Incorpora las pastas de ají panca y ají amarillo. Mézclalas bien con el sofrito para que pierdan el sabor crudo y liberen todo su aroma. Sentirás un perfume ligeramente ahumado que te anuncia que la cosa va por buen camino.
Ralla el tomate (o pícalo muy fino) y agrégalo a la olla. Cocina durante tres o cuatro minutos hasta que el tomate se deshaga y el conjunto se vuelva un sofrito uniforme y brillante. Ahora echa la carne picada y desmenúzala con la cuchara de madera: debe quedar suelta, como migas. Cocínala hasta que pierda el color rosa y absorba los jugos.
Vierte el agua o caldo caliente y sube el fuego. Cuando empiece a hervir, incorpora los espaguetis finos. Son tan delgados que en tres o cuatro minutos están al dente; no te despistes o se pasarán. Añade un golpe de orégano y ajusta la sal.

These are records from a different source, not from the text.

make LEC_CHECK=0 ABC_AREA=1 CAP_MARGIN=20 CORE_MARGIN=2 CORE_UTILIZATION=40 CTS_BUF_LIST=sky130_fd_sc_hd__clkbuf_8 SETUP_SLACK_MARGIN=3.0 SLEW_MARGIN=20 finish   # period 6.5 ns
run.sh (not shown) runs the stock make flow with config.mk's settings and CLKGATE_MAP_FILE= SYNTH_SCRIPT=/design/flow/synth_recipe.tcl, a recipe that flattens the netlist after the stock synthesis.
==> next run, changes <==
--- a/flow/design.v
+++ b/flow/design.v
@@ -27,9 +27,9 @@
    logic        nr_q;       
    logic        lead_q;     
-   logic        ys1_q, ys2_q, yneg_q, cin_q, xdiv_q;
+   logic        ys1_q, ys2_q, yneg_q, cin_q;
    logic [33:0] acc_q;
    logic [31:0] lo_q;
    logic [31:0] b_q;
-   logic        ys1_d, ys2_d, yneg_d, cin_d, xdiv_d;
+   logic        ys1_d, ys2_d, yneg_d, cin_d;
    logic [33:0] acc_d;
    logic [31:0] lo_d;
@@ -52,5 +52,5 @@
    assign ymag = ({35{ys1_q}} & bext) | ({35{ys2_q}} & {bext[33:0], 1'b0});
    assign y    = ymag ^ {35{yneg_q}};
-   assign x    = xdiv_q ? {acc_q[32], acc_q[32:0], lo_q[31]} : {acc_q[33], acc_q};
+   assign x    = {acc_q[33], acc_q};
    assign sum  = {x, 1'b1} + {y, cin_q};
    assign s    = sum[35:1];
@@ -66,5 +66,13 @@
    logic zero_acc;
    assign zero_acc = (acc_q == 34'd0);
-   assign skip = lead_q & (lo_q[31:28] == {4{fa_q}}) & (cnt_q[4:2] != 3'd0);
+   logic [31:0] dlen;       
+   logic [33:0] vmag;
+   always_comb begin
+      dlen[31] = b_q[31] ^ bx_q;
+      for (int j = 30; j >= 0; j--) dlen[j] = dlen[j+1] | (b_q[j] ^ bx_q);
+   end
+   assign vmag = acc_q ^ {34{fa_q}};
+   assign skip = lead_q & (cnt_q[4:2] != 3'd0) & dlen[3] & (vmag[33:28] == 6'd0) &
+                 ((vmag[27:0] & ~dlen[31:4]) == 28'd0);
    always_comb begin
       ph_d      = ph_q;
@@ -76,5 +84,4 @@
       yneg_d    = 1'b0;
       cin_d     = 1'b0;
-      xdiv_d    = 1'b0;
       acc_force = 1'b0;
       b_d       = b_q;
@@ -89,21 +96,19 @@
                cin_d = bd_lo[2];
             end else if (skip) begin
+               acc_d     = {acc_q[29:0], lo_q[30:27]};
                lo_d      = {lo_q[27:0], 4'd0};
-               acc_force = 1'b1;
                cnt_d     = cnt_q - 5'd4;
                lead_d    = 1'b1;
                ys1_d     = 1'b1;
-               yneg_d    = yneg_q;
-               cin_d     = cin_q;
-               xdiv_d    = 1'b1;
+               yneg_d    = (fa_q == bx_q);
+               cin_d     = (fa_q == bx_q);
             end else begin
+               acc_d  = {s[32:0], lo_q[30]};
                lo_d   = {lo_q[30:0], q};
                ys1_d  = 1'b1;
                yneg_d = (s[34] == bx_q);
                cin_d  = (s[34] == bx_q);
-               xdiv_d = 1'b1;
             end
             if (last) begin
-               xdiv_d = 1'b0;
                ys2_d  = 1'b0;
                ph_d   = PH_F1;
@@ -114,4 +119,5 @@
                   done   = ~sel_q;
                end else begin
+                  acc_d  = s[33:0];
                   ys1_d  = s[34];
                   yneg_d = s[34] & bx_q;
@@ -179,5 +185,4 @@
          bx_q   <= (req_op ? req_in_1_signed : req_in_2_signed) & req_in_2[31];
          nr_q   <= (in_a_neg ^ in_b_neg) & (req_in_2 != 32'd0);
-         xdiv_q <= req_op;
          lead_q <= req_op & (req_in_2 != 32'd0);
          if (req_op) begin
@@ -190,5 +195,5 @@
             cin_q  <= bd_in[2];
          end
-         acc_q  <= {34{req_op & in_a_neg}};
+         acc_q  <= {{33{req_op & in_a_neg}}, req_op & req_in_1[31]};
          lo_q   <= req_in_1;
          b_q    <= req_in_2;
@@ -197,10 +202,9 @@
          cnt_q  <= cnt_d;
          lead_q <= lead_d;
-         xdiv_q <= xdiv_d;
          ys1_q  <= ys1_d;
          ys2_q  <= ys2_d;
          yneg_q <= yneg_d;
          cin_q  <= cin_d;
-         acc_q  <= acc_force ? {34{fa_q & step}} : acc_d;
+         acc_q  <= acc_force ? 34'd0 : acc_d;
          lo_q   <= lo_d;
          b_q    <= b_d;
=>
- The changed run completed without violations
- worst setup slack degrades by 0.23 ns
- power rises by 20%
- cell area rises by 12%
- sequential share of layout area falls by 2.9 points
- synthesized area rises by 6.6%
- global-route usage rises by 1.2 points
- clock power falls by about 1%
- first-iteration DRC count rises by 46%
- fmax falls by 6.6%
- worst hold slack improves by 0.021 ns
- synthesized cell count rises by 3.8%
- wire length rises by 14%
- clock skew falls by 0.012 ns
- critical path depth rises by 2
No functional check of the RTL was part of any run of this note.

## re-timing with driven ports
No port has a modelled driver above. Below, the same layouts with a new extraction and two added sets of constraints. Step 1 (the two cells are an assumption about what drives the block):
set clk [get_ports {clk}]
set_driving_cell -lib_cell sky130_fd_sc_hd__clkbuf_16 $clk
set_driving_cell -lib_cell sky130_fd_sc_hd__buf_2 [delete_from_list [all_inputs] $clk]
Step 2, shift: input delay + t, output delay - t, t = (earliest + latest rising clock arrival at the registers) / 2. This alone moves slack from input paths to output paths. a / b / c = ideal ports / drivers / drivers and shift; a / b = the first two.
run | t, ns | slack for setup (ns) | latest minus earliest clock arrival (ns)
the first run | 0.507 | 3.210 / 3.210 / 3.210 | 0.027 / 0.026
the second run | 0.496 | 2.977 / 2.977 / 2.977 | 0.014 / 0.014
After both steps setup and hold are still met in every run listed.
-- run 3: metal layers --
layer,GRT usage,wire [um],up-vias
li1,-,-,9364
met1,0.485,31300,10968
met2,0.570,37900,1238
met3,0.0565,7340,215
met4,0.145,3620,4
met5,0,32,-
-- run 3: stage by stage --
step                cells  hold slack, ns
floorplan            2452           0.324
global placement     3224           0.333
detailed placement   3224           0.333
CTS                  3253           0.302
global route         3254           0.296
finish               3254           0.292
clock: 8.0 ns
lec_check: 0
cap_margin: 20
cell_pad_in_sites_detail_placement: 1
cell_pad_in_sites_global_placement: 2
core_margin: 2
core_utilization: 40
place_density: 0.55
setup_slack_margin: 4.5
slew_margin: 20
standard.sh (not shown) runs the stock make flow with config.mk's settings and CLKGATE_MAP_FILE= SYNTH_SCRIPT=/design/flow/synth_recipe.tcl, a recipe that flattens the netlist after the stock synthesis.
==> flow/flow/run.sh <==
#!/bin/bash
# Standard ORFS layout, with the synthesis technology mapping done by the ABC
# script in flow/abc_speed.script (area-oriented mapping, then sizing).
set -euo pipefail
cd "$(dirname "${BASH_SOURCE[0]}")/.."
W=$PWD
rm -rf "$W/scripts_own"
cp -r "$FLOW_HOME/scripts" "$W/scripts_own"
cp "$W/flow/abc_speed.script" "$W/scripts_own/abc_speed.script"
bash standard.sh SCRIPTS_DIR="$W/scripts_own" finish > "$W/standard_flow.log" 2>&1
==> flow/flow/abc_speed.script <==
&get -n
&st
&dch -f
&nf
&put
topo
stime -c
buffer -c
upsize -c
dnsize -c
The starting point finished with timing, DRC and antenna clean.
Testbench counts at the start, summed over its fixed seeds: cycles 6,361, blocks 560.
Background: an optimization exercise with open tools, aiming at small area, a short achievable clock period and few clock cycles per item. Do not read the settings as production practice. Only simulation tests tie the RTL to the original design; equivalence was not proved.

## md_iter_unit
module md_iter_unit #(
  parameter int unsigned WIDTH = 32
) (
  input  logic             clk,
  input  logic             rst_n,
  input  logic             start,
  input  logic [2:0]       funct3,
  input  logic [WIDTH-1:0] op1,
  input  logic [WIDTH-1:0] op2,
  input  logic             flush,
  output logic             busy,
  output logic             done,
  output logic [WIDTH-1:0] result,
  output logic             zero
);
  typedef enum logic [2:0] {
    StIdle = 3'd0,
    StPrep = 3'd1,
    StMul  = 3'd2,
    StDiv  = 3'd3,
    StFix  = 3'd4,
    StDone = 3'd5,
    StMfix = 3'd6
  } state_e;
  state_e      state_q, state_d;
  logic [31:0] xr_q, xr_d;       
  logic [35:0] yr_q, yr_d;       
  logic [63:0] acc_q, acc_d;     
  logic [2:0]  f_q, f_d;         
  logic [5:0]  cnt_q, cnt_d;     
  logic        sx_q, sx_d;       
  logic        sy_q, sy_d;       
  logic [5:0]  wx_q, wx_d;       
  logic [5:0]  wy_q, wy_d;
  logic        mx_q, mx_d;       
  logic        my_q, my_d;
  logic [3:0]  nst_q, nst_d;     
  logic        xs_q, xs_d;       
  logic        fix_q, fix_d;     
  logic [5:0]  bc_q, bc_d;       
  logic [1:0]  rsel_q, rsel_d;   
  logic [1:0]  kq_q, kq_d;       
  logic mfix_done;
  logic ready;
  logic accept;
  assign mfix_done = (state_q == StMfix) && (kq_q == 2'b00);
  assign ready     = (state_q == StIdle) || (state_q == StDone) || mfix_done;
  assign accept    = start && !flush && ready;
  function automatic logic [5:0] width32(input logic [31:0] v);
    logic [5:0] w;
    w = 6'd0;
    for (int i = 0; i < 32; i++) begin
      if (v[i]) w = 6'(i + 1);
    end
    width32 = w;
  endfunction
  function automatic logic ones_then_zeros(input logic [31:0] v);
    logic ok;
    ok = 1'b1;
    for (int i = 1; i < 32; i++) begin
      if (!v[i] && v[i-1]) ok = 1'b0;
    end
    ones_then_zeros = ok;
  endfunction
  logic        sx_in, sy_in;
  logic [5:0]  wx_in, wy_in;
  logic [31:0] vx_in, vy_in;    
  logic [32:0] sfx_x, sfx_y;    
  logic        swap_in;
  logic [8:0]  ohx, ohy;        
  logic [3:0]  jx, jy;
  logic [36:0] extx, exty;
  logic [4:0]  winx, winy;
  always_comb begin
    if (!funct3[2]) begin
      sx_in = (funct3[1:0] != 2'b11) && op1[31];
      sy_in = !funct3[1] && op2[31];
  ...
Size: roughly 3000 cells after synthesis, about 180 flip-flops, about 110 I/O pins, ~22000 um2 of cells after synthesis.
export LEC_CHECK = 0
export CAP_MARGIN = 5
export CORE_MARGIN = 2
export CORE_UTILIZATION = 40
export PLACE_DENSITY = 0.6
export SLEW_MARGIN = 5
create_clock -name core_clock -period 10.5 [get_ports {clk}]
standard.sh (not shown) runs the stock make flow with config.mk's settings and CLKGATE_MAP_FILE= SYNTH_SCRIPT=/design/flow/synth_recipe.tcl, a recipe that flattens the netlist after the stock synthesis.
==> flow/flow/run.sh <==
#!/bin/bash
# Standard ORFS layout with two changes in how it is made (clock, constraints and steps stay
# the design's): port buffers use buf_2 rather than the cell buffer_ports picks by default,
# and repair_timing is asked to leave the setup margin in flow/margin.txt.
set -euo pipefail
MARGIN=$(cat flow/margin.txt)
bash standard.sh SETUP_SLACK_MARGIN=$MARGIN \
  "BUFFER_PORTS_ARGS=-buffer_cell sky130_fd_sc_hd__buf_2" finish > flow_standard.log 2>&1
==> flow/flow/margin.txt <==
5.75
Testbench counts at the start, summed over its fixed seeds: cycles 147,735, items 24,000.
Next try:
- CAP_MARGIN: 5 -> 10
- SLEW_MARGIN: 5 -> 10
The changed run completed without violations.
Clock skew does not change.
Design area does not change.
Critical path depth stays the same.
First-iteration DRC count does not change.
Final cell count stays the same.
Next try:
==> flow/flow/margin.txt (replaced) <==
6.0
Outcome:
- design area went up by 7.5%
- clock skew went down by 11 ps
- routed wire length went up by 3.0%
- maximum frequency went up by 2.2%

========
md_iter_unit, a different RTL version from the one above (not shown whole).
Size in the first run: roughly 3,000 cells after synthesis, roughly 170 flip-flops, roughly 110 I/O pins, about 22,000 um^2 of cells after synthesis.
clock: 10.5 ns
lec_check: 0
cap_margin: 10
core_margin: 2
core_utilization: 40
cts_buf_list: sky130_fd_sc_hd__clkbuf_4 sky130_fd_sc_hd__clkbuf_8
cts_cluster_size: 30
place_density: 0.6
slew_margin: 10
==> flow/flow/margin.txt <==
5.5
Scripts as last shown in full above: flow/flow/run.sh
Testbench counts at the start, summed over its fixed seeds: cycles 160,991, items 24,000.
Then changed:
==> flow/flow/run.sh (replaced) <==
#!/bin/bash
# Standard ORFS layout, with repair_timing asked to leave more setup slack than config.mk
# settings allow (the clock and all constraints stay the design's).
set -euo pipefail
MARGIN=$(cat flow/margin.txt)
bash standard.sh SETUP_SLACK_MARGIN=$MARGIN finish > flow_standard.log 2>&1
--- a/flow/config.mk
+++ b/flow/config.mk
@@ -8 +8 @@
-export CAP_MARGIN = 10
+export CAP_MARGIN = 20
@@ -11,2 +10,0 @@
-export CTS_BUF_LIST = sky130_fd_sc_hd__clkbuf_4 sky130_fd_sc_hd__clkbuf_8
-export CTS_CLUSTER_SIZE = 30
@@ -14 +12 @@
-export SLEW_MARGIN = 10
+export SLEW_MARGIN = 20
=> Global-route usage rises by 0.71 points; via count rises by 1.2%; first-iteration DRC count rises by 11%; core utilization rises by 1.2 points; cell area rises by 2.6%.

-- afterwards: timing with drivers on the ports --
The results above use ideal ports. As a check the final layouts listed here were re-extracted and re-timed, cells and wires unchanged.
Step 1: set_driving_cell puts a clkbuf_16 on clk and a buf_2 on each other input, an assumption about the parent block.
Step 2 moves the port delays by t, midway between the first and last clock arrival at a register: inputs arrive t later, outputs are due t later. That takes back most of the time a late clock gives input paths.
a / b / c = ideal ports / drivers / drivers and shift; a / b = the first two.
| run | shift t [ns] | setup WS [ns] | clock arrival spread, ns |
|---|---|---|---|
| the first run of note 1 | 0.593 | 5.736 / 5.675 / 5.263 | 0.024 / 0.023 |
| the second run of note 1 | 0.593 | 5.736 / 5.675 / 5.263 | 0.024 / 0.023 |
| the third run of note 1 | 0.565 | 5.837 / 5.776 / 5.314 | 0.014 / 0.014 |
| the first run of note 2 | 0.665 | 5.662 / 5.604 / 5.701 | 0.022 / 0.023 |
| the second run of note 2 | 0.570 | 5.447 / 5.388 / 5.406 | 0.020 / 0.020 |
After both steps every run listed still meets setup and hold. For the third run of note 1, which loses most, drivers alone change the setup slack by -0.061 ns; drivers and shift together by -0.523 ns.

Baja el fuego a medio-bajo y vierte la leche evaporada removiendo despacio. Notarás que el caldo se tiñe de un tono cremoso sin perder su ligereza. Por último, bate los huevos en un cuenco y déjalos caer en un hilo fino sobre la sopa mientras remueves suavemente. El calor formará hebras casi imperceptibles envueltas en el caldo. Apaga el fuego y sirve de inmediato.
Variaciones y maridaje
El maridaje perfecto: el punto graso de la carne y la cremosidad de la leche evaporada piden un blanco seco con buena acidez. Un albariño de Rías Baixas funciona a las mil maravillas; si prefieres cerveza, una lager ligera también limpia el paladar.
Opción vegetariana: sustituye la carne picada por soja texturizada fina o champiñones picaditos salteados con la misma base de sofrito. La leche evaporada se puede reemplazar por leche de coco sin azúcar, y los huevos puedes omitirlos o sustituirlos por tofu revuelto sazonado con sal negra (kala namak) para ese toque sulfuroso. El plato aguanta hasta tres días en la nevera, pero el huevo no congela bien: si quieres congelar, hazlo antes de añadirlo y después recién incorporas el huevo al recalentar.
Variación express: usa carne picada ya salteada que tengas congelada y caldo comprado de calidad. El sofrito se puede hacer con cebolla y ajo en polvo si andas muy justo de tiempo, pero no renuncies a las pastas de ají: son las que firman el sabor.